This is a formalization of some ideas I have about Synthetic Diagram Chasing. given any abelian category $\mathcal{A}$, we associate a category of spans, where a morphism $A \rightsquigarrow B$ is given by a span $A \twoheadleftarrow C \to B$ in $\mathcal{A}$, where $A \twoheadleftarrow C$ is epic. We think of such a $A \rightsquigarrow B$ as a way of producing a (possibly non well-defined) term of $B$ if one has given a term of $A$.
And such a $A \rightsquigarrow B$ comes from an actual morphism $A \to B$, iff $0_A$ is necessarily send to $0_B$.
Instead of formalizing the addition of morphisms in an abelian category we add an axiom, such that the given pointed functions behave like homomorphisms.

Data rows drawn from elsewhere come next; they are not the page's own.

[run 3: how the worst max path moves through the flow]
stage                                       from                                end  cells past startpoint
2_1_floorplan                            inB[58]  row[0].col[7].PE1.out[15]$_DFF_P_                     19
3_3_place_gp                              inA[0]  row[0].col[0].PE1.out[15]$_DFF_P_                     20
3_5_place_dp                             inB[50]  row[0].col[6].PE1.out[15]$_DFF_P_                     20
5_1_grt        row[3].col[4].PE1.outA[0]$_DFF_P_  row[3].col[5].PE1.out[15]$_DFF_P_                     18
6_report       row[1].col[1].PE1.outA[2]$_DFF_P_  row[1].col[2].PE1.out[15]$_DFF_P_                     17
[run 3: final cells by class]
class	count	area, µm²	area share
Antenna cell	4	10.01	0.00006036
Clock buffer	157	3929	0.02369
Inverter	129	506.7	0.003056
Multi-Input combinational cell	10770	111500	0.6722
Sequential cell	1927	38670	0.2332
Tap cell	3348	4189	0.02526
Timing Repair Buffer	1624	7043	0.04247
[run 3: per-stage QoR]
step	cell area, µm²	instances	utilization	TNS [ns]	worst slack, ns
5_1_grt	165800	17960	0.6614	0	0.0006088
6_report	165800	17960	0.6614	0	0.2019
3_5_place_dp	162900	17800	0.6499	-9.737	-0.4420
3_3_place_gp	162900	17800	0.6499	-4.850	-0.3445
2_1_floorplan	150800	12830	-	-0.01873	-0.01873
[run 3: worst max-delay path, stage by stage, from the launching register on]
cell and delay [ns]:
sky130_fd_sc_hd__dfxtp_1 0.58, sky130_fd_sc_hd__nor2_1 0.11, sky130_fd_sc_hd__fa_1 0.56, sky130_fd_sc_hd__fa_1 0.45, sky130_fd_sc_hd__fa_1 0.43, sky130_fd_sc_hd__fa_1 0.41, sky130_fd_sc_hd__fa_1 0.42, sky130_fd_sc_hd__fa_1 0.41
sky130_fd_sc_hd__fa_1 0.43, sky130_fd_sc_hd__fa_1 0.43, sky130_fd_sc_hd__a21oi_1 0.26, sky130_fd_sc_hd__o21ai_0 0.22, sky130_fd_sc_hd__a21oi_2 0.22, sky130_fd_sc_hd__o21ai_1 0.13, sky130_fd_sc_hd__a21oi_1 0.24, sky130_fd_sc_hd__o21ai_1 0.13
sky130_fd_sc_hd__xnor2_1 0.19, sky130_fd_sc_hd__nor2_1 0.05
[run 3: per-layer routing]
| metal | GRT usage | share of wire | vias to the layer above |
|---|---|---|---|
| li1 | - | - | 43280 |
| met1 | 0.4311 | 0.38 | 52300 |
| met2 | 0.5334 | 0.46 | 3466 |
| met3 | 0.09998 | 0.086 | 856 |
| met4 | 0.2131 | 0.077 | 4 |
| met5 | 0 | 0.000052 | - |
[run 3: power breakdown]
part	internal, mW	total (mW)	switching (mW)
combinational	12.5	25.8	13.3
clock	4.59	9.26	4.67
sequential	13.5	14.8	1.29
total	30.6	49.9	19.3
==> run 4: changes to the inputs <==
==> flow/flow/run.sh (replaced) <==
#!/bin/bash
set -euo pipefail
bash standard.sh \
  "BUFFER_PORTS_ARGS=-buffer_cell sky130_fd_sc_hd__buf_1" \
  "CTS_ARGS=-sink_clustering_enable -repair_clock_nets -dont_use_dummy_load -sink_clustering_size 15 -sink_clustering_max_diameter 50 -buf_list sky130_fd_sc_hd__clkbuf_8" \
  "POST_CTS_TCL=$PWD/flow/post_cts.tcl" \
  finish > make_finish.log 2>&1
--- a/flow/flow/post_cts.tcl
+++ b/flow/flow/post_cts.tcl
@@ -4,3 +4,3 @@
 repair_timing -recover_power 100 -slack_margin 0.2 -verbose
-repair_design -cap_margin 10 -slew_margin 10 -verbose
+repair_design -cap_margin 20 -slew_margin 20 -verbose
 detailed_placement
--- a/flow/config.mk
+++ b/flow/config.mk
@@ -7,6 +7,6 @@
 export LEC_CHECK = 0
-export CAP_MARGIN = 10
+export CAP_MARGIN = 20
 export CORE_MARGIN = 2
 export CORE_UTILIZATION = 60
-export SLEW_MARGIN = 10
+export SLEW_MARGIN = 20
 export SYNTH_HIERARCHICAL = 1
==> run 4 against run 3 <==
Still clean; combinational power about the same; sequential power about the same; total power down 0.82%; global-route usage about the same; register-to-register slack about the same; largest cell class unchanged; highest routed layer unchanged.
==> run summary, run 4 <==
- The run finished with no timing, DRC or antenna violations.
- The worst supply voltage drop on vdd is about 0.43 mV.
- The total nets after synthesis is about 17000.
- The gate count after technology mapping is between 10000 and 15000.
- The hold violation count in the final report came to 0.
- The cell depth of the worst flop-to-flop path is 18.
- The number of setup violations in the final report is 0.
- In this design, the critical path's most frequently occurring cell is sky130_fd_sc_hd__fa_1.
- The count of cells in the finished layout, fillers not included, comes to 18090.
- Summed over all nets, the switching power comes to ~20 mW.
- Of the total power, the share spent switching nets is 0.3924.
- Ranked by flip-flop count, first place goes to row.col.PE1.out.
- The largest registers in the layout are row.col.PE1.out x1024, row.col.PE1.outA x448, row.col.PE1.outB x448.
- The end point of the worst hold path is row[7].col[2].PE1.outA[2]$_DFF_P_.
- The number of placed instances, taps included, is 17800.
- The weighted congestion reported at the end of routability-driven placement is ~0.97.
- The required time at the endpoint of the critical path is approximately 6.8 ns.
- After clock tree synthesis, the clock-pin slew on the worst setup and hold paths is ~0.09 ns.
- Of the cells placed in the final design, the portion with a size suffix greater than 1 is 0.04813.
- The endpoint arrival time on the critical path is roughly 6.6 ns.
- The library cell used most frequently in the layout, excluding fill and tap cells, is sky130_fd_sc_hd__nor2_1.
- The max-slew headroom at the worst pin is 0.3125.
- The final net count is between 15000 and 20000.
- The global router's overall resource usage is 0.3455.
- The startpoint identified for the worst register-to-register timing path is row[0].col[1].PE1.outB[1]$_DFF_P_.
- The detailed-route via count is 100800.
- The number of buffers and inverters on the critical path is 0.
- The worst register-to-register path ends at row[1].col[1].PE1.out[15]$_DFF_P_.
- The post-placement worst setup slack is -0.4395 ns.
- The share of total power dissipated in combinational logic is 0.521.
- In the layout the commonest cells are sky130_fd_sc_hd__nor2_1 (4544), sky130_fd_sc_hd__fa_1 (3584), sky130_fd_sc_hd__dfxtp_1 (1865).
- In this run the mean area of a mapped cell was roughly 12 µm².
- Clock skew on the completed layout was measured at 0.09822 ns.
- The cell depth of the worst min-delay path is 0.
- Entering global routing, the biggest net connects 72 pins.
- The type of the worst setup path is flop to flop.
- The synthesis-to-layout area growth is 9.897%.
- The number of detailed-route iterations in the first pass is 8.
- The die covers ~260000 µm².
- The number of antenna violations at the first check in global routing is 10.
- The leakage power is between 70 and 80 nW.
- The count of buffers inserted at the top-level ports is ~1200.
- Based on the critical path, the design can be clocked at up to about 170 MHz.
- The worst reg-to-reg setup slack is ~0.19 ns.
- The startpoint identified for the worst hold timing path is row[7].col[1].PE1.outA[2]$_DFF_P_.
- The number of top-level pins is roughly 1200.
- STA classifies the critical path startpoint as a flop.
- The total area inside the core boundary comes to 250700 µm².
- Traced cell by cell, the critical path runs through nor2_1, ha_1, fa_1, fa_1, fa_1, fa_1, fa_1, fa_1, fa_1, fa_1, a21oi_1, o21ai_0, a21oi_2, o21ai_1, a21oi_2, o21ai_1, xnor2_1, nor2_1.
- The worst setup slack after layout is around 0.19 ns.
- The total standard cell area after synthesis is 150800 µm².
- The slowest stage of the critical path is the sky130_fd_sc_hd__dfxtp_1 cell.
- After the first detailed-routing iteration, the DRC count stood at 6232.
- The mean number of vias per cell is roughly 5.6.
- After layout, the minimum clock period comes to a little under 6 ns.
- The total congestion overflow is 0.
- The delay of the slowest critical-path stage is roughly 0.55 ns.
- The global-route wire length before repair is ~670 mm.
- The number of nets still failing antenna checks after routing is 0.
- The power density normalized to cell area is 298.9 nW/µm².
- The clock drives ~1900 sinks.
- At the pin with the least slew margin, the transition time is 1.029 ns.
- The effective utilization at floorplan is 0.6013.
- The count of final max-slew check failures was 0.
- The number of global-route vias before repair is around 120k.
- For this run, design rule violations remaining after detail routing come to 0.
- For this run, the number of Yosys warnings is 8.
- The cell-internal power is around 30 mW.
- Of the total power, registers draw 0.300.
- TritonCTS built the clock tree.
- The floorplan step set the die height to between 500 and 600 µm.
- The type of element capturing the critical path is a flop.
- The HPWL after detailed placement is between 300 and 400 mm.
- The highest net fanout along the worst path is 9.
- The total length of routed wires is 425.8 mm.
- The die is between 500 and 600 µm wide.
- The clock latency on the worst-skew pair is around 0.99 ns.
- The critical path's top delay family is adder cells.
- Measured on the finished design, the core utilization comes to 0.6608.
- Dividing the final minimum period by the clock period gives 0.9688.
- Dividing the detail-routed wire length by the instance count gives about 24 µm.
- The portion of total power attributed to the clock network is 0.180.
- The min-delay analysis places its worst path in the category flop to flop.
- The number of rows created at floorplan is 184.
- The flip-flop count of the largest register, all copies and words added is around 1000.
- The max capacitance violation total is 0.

I sketch in here words: In order to show a predicate $A \to \mathsf{Prop}$ holds for all points in all fibers of a pointed function $f : (A,a_0) \to (B,b_0)$, you only need to show it for the whole fiber over the basepoint $\mathrm{ker} f \equiv \mathrm{fib}_f(b_0)$
and a single point in each fiber $\mathrm{fib}_f(b) , b : B$, exploiting that every fiber is a $\ker f$-torsor.